## [Prompt]
Return the lines of the data below exactly. Start at the first and end with the line containing "2_1_floorplan | - | 0.4416 | 5857".

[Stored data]
.....

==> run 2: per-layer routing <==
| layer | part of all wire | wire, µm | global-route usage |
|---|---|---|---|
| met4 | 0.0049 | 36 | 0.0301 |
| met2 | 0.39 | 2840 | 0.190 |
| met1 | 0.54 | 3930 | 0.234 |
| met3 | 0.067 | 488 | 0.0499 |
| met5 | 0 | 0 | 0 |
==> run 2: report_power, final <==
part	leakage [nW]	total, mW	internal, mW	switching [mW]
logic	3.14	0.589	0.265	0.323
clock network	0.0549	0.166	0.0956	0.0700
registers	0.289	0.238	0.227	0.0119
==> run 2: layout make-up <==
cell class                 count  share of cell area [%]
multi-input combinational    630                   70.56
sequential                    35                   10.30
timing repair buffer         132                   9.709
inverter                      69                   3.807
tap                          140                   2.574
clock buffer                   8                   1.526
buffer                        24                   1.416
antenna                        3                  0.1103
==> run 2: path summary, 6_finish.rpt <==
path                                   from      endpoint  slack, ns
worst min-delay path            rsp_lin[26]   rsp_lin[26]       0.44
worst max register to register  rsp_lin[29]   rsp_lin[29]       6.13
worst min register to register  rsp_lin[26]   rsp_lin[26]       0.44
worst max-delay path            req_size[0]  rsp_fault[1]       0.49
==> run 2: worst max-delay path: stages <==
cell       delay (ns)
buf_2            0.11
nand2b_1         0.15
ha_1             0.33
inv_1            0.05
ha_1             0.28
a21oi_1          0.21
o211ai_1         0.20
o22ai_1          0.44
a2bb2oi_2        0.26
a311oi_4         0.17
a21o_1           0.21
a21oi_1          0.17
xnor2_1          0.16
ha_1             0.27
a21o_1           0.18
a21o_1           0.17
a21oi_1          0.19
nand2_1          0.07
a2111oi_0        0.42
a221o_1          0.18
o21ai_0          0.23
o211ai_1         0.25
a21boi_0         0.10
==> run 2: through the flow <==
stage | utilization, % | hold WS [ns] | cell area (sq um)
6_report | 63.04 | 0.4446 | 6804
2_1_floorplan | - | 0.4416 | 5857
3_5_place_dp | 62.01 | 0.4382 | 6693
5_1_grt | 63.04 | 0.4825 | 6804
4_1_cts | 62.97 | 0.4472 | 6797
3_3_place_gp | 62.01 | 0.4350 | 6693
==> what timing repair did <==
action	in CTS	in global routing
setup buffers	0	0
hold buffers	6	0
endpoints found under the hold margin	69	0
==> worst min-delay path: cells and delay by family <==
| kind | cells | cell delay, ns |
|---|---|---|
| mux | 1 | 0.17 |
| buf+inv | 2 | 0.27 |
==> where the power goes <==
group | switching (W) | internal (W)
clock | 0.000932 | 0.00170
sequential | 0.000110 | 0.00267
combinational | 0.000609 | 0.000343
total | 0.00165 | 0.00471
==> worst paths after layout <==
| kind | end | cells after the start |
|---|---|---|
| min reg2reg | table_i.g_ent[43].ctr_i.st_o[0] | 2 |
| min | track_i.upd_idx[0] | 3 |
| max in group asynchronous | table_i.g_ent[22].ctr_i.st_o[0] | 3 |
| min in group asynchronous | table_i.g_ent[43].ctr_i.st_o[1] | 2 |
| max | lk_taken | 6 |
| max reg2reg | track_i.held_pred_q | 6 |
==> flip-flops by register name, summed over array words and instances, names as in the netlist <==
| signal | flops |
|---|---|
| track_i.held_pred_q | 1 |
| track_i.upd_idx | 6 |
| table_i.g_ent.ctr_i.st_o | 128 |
==> src/rtl/mapper_regs.sv <==
module mapper_regs
    import paged_mapper_pkg::*;
#(
    parameter int unsigned NUM_SETS = 4,
    parameter int unsigned PPN_W    = 8,
    localparam int unsigned SET_W   = (NUM_SETS > 1) ? $clog2(NUM_SETS) : 1
) (
    input  logic                        clk,
    input  logic                        rst_n,
    input  logic                        acc_en,
    input  logic                        we,
    input  logic [WIN_AW-1:0]           off,
    input  logic [7:0]                  wdata,
    output logic [7:0]                  rdata,
    output logic [15:0][PPN_W-1:0]      act_map,
    output logic [7:0]                  zp_base,
    output logic [7:0]                  stk_base,
    output logic [EN_W-1:0]             en_bits
);
    typedef struct packed {
        logic [NUM_SETS-1:0][15:0][PPN_W-1:0] ent;
        logic [SET_W-1:0]                     act;
        logic [SET_W-1:0]                     edt;
        logic [7:0]                           zpb;
        logic [7:0]                           stb;
        logic [EN_W-1:0]                      en;
    } state_t;

    state_t st_d, st_q;

    function automatic state_t reset_state();
        state_t s;
        s = '0;
        for (int k = 0; k < NUM_SETS; k++) begin
            for (int p = 0; p < 16; p++) begin
                s.ent[k][p] = PPN_W'(p);
            end
        end
        return s;
    endfunction

    logic wr;
    assign wr = acc_en && we;

    always_comb begin
        st_d = st_q;
        if (wr) begin
            if (off[4] == 1'b0) begin
                st_d.ent[st_q.edt][off[3:0]] = wdata[PPN_W-1:0];
            end else begin
                case (off)
                    OFF_ACT: st_d.act = wdata[SET_W-1:0];
                    OFF_EDT: st_d.edt = wdata[SET_W-1:0];
                    OFF_ZPB: st_d.zpb = wdata;
                    OFF_STB: st_d.stb = wdata;
                    OFF_EN:  st_d.en  = wdata[EN_W-1:0];
                    default: ;
                endcase
            end
        end
    end

    always_ff @(posedge clk or negedge rst_n) begin
        if (!rst_n) st_q <= reset_state();
        else        st_q <= st_d;
    end

    always_comb begin
        rdata = '0;
        if (acc_en) begin
            if (off[4] == 1'b0) begin
                rdata = 8'(st_q.ent[st_q.edt][off[3:0]]);
            end else begin
                case (off)
                    OFF_ACT: rdata = 8'(st_q.act);
                    OFF_EDT: rdata = 8'(st_q.edt);
                    OFF_ZPB: rdata = st_q.zpb;
                    OFF_STB: rdata = st_q.stb;
                    OFF_EN:  rdata = 8'(st_q.en);
                    default: rdata = '0;
                endcase
            end
        end
    end

    assign act_map  = st_q.ent[st_q.act];
    assign zp_base  = st_q.zpb;
    assign stk_base = st_q.stb;
    assign en_bits  = st_q.en;

    // The active set moves only on a write to its select register
    assert_act_hold_R6: assert property (@(posedge clk) disable iff (!rst_n)
        !(wr && off == OFF_ACT) |=> $stable(st_q.act));

    // Editing an inactive set leaves the live map untouched
    assert_edit_isolated_R5: assert property (@(posedge clk) disable iff (!rst_n)
        (wr && off[4] == 1'b0 && st_q.edt != st_q.act) |=> $stable(act_map));

    // Unused offsets change no state
    assert_unused_ignored_R9: assert property (@(posedge clk) disable iff (!rst_n)
        (wr && off > OFF_EN) |=> $stable(st_q));
endmodule
[config.mk]
export PLATFORM = sky130hd
export DESIGN_NAME = bst_sorter
export DESIGN_NICKNAME = d
export VERILOG_FILES = /design/src/rtl/bst_pkg.sv /design/src/rtl/bst_node_ram.sv /design/src/rtl/bst_ret_stack.sv /design/src/rtl/bst_sorter.sv
export SDC_FILE = /design/constraint.sdc
export NUM_CORES = 2
export LEC_CHECK = 0
export BUFFER_PORTS_ARGS = -buffer_cell sky130_fd_sc_hd__buf_4
export CORE_ASPECT_RATIO = 0.9
export CORE_MARGIN = 2
export CORE_UTILIZATION = 35
export CTS_CLUSTER_SIZE = 30
export DETAILED_ROUTE_END_ITERATION = 16
export MAX_ROUTING_LAYER = met4
export PLACE_DENSITY = 0.62
export REMOVE_ABC_BUFFERS = 1
export SYNTH_ARGS = -nofsm -noshare
export SYNTH_HDL_FRONTEND = slang
export SYNTH_SLANG_ARGS = --single-unit
[constraint.sdc]
create_clock -name clk -period 5.9 [get_ports clk]
set_clock_uncertainty 0.1 [all_clocks]
set_input_delay 0.295 -clock clk [delete_from_list [all_inputs] [get_ports clk]]
set_output_delay 0.295 -clock clk [all_outputs]
set_load 0.005 [all_outputs]
[src/rtl/bst_pkg.sv]
package bst_pkg;
  typedef enum logic [3:0] {
    S_IDLE, S_INS_WAIT, S_INS_CMP, S_INS_ALLOC,
    T_ENTER, T_RDW, T_DESC, T_RETURN, T_EWAIT, T_EMIT, S_DONE
  } st_t;

  // return point stored with each stack frame
  typedef enum logic {RET_EMIT = 1'b0, RET_FINISH = 1'b1} ret_t;
endpackage

[src/rtl/bst_node_ram.sv]
module bst_node_ram #(
  parameter int DEPTH = 64,
  parameter int AW    = 7,
  parameter int NW    = 38
) (
  input  logic          clk,
  input  logic          rst_n,
  input  logic          we,
  input  logic [AW-1:0] waddr,
  input  logic [NW-1:0] wdata,
  input  logic [AW-1:0] raddr,
  output logic [NW-1:0] rdata
);
  logic [NW-1:0] mem [DEPTH];

  always_ff @(posedge clk) begin
    if (we && waddr < AW'(DEPTH)) mem[waddr] <= wdata;
    rdata <= (raddr < AW'(DEPTH)) ? mem[raddr] : '0;
  end

  a_r5_waddr_in_range: assert property (@(posedge clk) disable iff (!rst_n)
    we |-> waddr < AW'(DEPTH));
endmodule
`src/rtl/bac_pkg.sv`:
```
package bac_pkg;

  // Next-address selection, resolved from the three active-low controls
  typedef enum logic [1:0] {
    SEL_KEEP = 2'd0,
    SEL_STEP = 2'd1,
    SEL_LOAD = 2'd2,
    SEL_ZERO = 2'd3
  } addr_sel_e;

endpackage

```
`src/rtl/bac_decode.sv`:
```
module bac_decode
  import bac_pkg::*;
(
  input  logic      adr_stb_n,
  input  logic      cnt_step_n,
  input  logic      cnt_clr_n,
  output addr_sel_e sel
);

  // Fixed priority: clear, then load, then step, then keep
  always_comb begin
    if (!cnt_clr_n)       sel = SEL_ZERO;
    else if (!adr_stb_n)  sel = SEL_LOAD;
    else if (!cnt_step_n) sel = SEL_STEP;
    else                  sel = SEL_KEEP;
  end

endmodule

```
`src/rtl/bac_next.sv`:
```
module bac_next
  import bac_pkg::*;
#(
  parameter int ADDR_W = 16
) (
  input  addr_sel_e         sel,
  input  logic [ADDR_W-1:0] cur,
  input  logic [ADDR_W-1:0] ext,
  output logic [ADDR_W-1:0] nxt
);

  localparam logic [ADDR_W-1:0] ONE  = {{(ADDR_W-1){1'b0}}, 1'b1};
  localparam logic [ADDR_W-1:0] ZERO = '0;

  logic [ADDR_W-1:0] stepped;

  // Modulo-2^ADDR_W increment: the carry out is dropped, so all-ones wraps to zero
  assign stepped = cur + ONE;

  always_comb begin
    unique case (sel)
      SEL_ZERO: nxt = ZERO;
      SEL_LOAD: nxt = ext;
      SEL_STEP: nxt = stepped;
      default:  nxt = cur;
    endcase
  end

endmodule

```
`src/rtl/burst_addr_reg.sv`:
```
module burst_addr_reg
  import bac_pkg::*;
#(
  parameter int ADDR_W = 16
) (
  input  logic              clk,
  input  logic              rst,
  input  logic [ADDR_W-1:0] ext_addr,
  input  logic              adr_stb_n,
  input  logic              cnt_step_n,
  input  logic              cnt_clr_n,
  output logic [ADDR_W-1:0] int_addr
);

  localparam logic [ADDR_W-1:0] ONE = {{(ADDR_W-1){1'b0}}, 1'b1};

  addr_sel_e         sel;
  logic [ADDR_W-1:0] nxt;
  logic [ADDR_W-1:0] addr_q;
  logic              hist_ok;

  bac_decode u_dec (
    .adr_stb_n (adr_stb_n),
    .cnt_step_n(cnt_step_n),
    .cnt_clr_n (cnt_clr_n),
    .sel       (sel)
  );

  bac_next #(.ADDR_W(ADDR_W)) u_nxt (
    .sel(sel),
    .cur(addr_q),
    .ext(ext_addr),
    .nxt(nxt)
  );

  always_ff @(posedge clk) begin
    if (rst) begin
      addr_q  <= '0;
      hist_ok <= 1'b0;
    end else begin
      addr_q  <= nxt;
      hist_ok <= 1'b1;
    end
  end

  assign int_addr = addr_q;


  clr_wins_chk: assert property (@(posedge clk) disable iff (rst || !hist_ok)
    !$past(cnt_clr_n) |-> int_addr == '0);


  load_ext_chk: assert property (@(posedge clk) disable iff (rst || !hist_ok)
    ($past(cnt_clr_n) && !$past(adr_stb_n)) |-> int_addr == $past(ext_addr));


  step_one_chk: assert property (@(posedge clk) disable iff (rst || !hist_ok)
    ($past(cnt_clr_n) && $past(adr_stb_n) && !$past(cnt_step_n))
      |-> int_addr == ADDR_W'($past(int_addr) + ONE));


  keep_addr_chk: assert property (@(posedge clk) disable iff (rst || !hist_ok)
    ($past(cnt_clr_n) && $past(adr_stb_n) && $past(cnt_step_n)) |-> $stable(int_addr));

endmodule

```
[src/rtl/pdm_dac_top.sv]
module pdm_dac_top
    import pdm_dac_pkg::*;
#(
    parameter int        W    = 8,
    parameter pdm_mode_e MODE = MODE_BINARY
) (
    input  logic         clk,
    input  logic         rst,
    input  logic [W-1:0] level_i,
    output logic         pulse_o
);
    localparam logic [W-1:0] HALF     = W'(1) << (W-1);
    localparam logic [W-1:0] ALL_ONES = {W{1'b1}};

    typedef struct packed {
        logic [W-1:0] acc;
        logic         carry;
        logic         pulse;
    } state_t;

    state_t st_q, st_d;

    logic         cin_sel;
    logic [W-1:0] sum_w;
    logic         cout_w;

    generate
        if (MODE == MODE_WRAP) begin : g_wrap
            assign cin_sel = st_q.carry;
        end else begin : g_binary
            assign cin_sel = 1'b0;
        end
    endgenerate

    pdm_dac_adder #(.W(W)) u_add (
        .a_i    (st_q.acc),
        .b_i    (level_i),
        .cin_i  (cin_sel),
        .sum_o  (sum_w),
        .cout_o (cout_w)
    );

    always_comb begin
        st_d       = st_q;
        st_d.acc   = sum_w;
        st_d.carry = cout_w;
        st_d.pulse = cout_w;
    end

    always_ff @(posedge clk or posedge rst) begin
        if (rst) st_q <= '0;
        else     st_q <= st_d;
    end

    assign pulse_o = st_q.pulse;

    // reset forces the output low
    a_r1_reset_low: assert property (@(posedge clk) rst |=> !pulse_o);

    // a zero code can never produce an overflow
    a_r3_zero_quiet: assert property (@(posedge clk) disable iff (rst)
        (level_i == '0) |=> !pulse_o);

    // codes below half scale never yield two adjacent highs
    a_r5_spread: assert property (@(posedge clk) disable iff (rst)
        (pulse_o && level_i < HALF && $past(level_i) < HALF) |=> !pulse_o);

    // in wrap mode the all-ones code keeps a high output high
    a_r7_full_on: assert property (@(posedge clk) disable iff (rst)
        (MODE == MODE_WRAP && level_i == ALL_ONES && pulse_o) |=> pulse_o);
endmodule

.....

## [Written answer]
==> run 2: per-layer routing <==
| layer | part of all wire | wire, µm | global-route usage |
|---|---|---|---|
| met4 | 0.0049 | 36 | 0.0301 |
| met2 | 0.39 | 2840 | 0.190 |
| met1 | 0.54 | 3930 | 0.234 |
| met3 | 0.067 | 488 | 0.0499 |
| met5 | 0 | 0 | 0 |
==> run 2: report_power, final <==
part	leakage [nW]	total, mW	internal, mW	switching [mW]
logic	3.14	0.589	0.265	0.323
clock network	0.0549	0.166	0.0956	0.0700
registers	0.289	0.238	0.227	0.0119
==> run 2: layout make-up <==
cell class                 count  share of cell area [%]
multi-input combinational    630                   70.56
sequential                    35                   10.30
timing repair buffer         132                   9.709
inverter                      69                   3.807
tap                          140                   2.574
clock buffer                   8                   1.526
buffer                        24                   1.416
antenna                        3                  0.1103
==> run 2: path summary, 6_finish.rpt <==
path                                   from      endpoint  slack, ns
worst min-delay path            rsp_lin[26]   rsp_lin[26]       0.44
worst max register to register  rsp_lin[29]   rsp_lin[29]       6.13
worst min register to register  rsp_lin[26]   rsp_lin[26]       0.44
worst max-delay path            req_size[0]  rsp_fault[1]       0.49
==> run 2: worst max-delay path: stages <==
cell       delay (ns)
buf_2            0.11
nand2b_1         0.15
ha_1             0.33
inv_1            0.05
ha_1             0.28
a21oi_1          0.21
o211ai_1         0.20
o22ai_1          0.44
a2bb2oi_2        0.26
a311oi_4         0.17
a21o_1           0.21
a21oi_1          0.17
xnor2_1          0.16
ha_1             0.27
a21o_1           0.18
a21o_1           0.17
a21oi_1          0.19
nand2_1          0.07
a2111oi_0        0.42
a221o_1          0.18
o21ai_0          0.23
o211ai_1         0.25
a21boi_0         0.10
==> run 2: through the flow <==
stage | utilization, % | hold WS [ns] | cell area (sq um)
6_report | 63.04 | 0.4446 | 6804
2_1_floorplan | - | 0.4416 | 5857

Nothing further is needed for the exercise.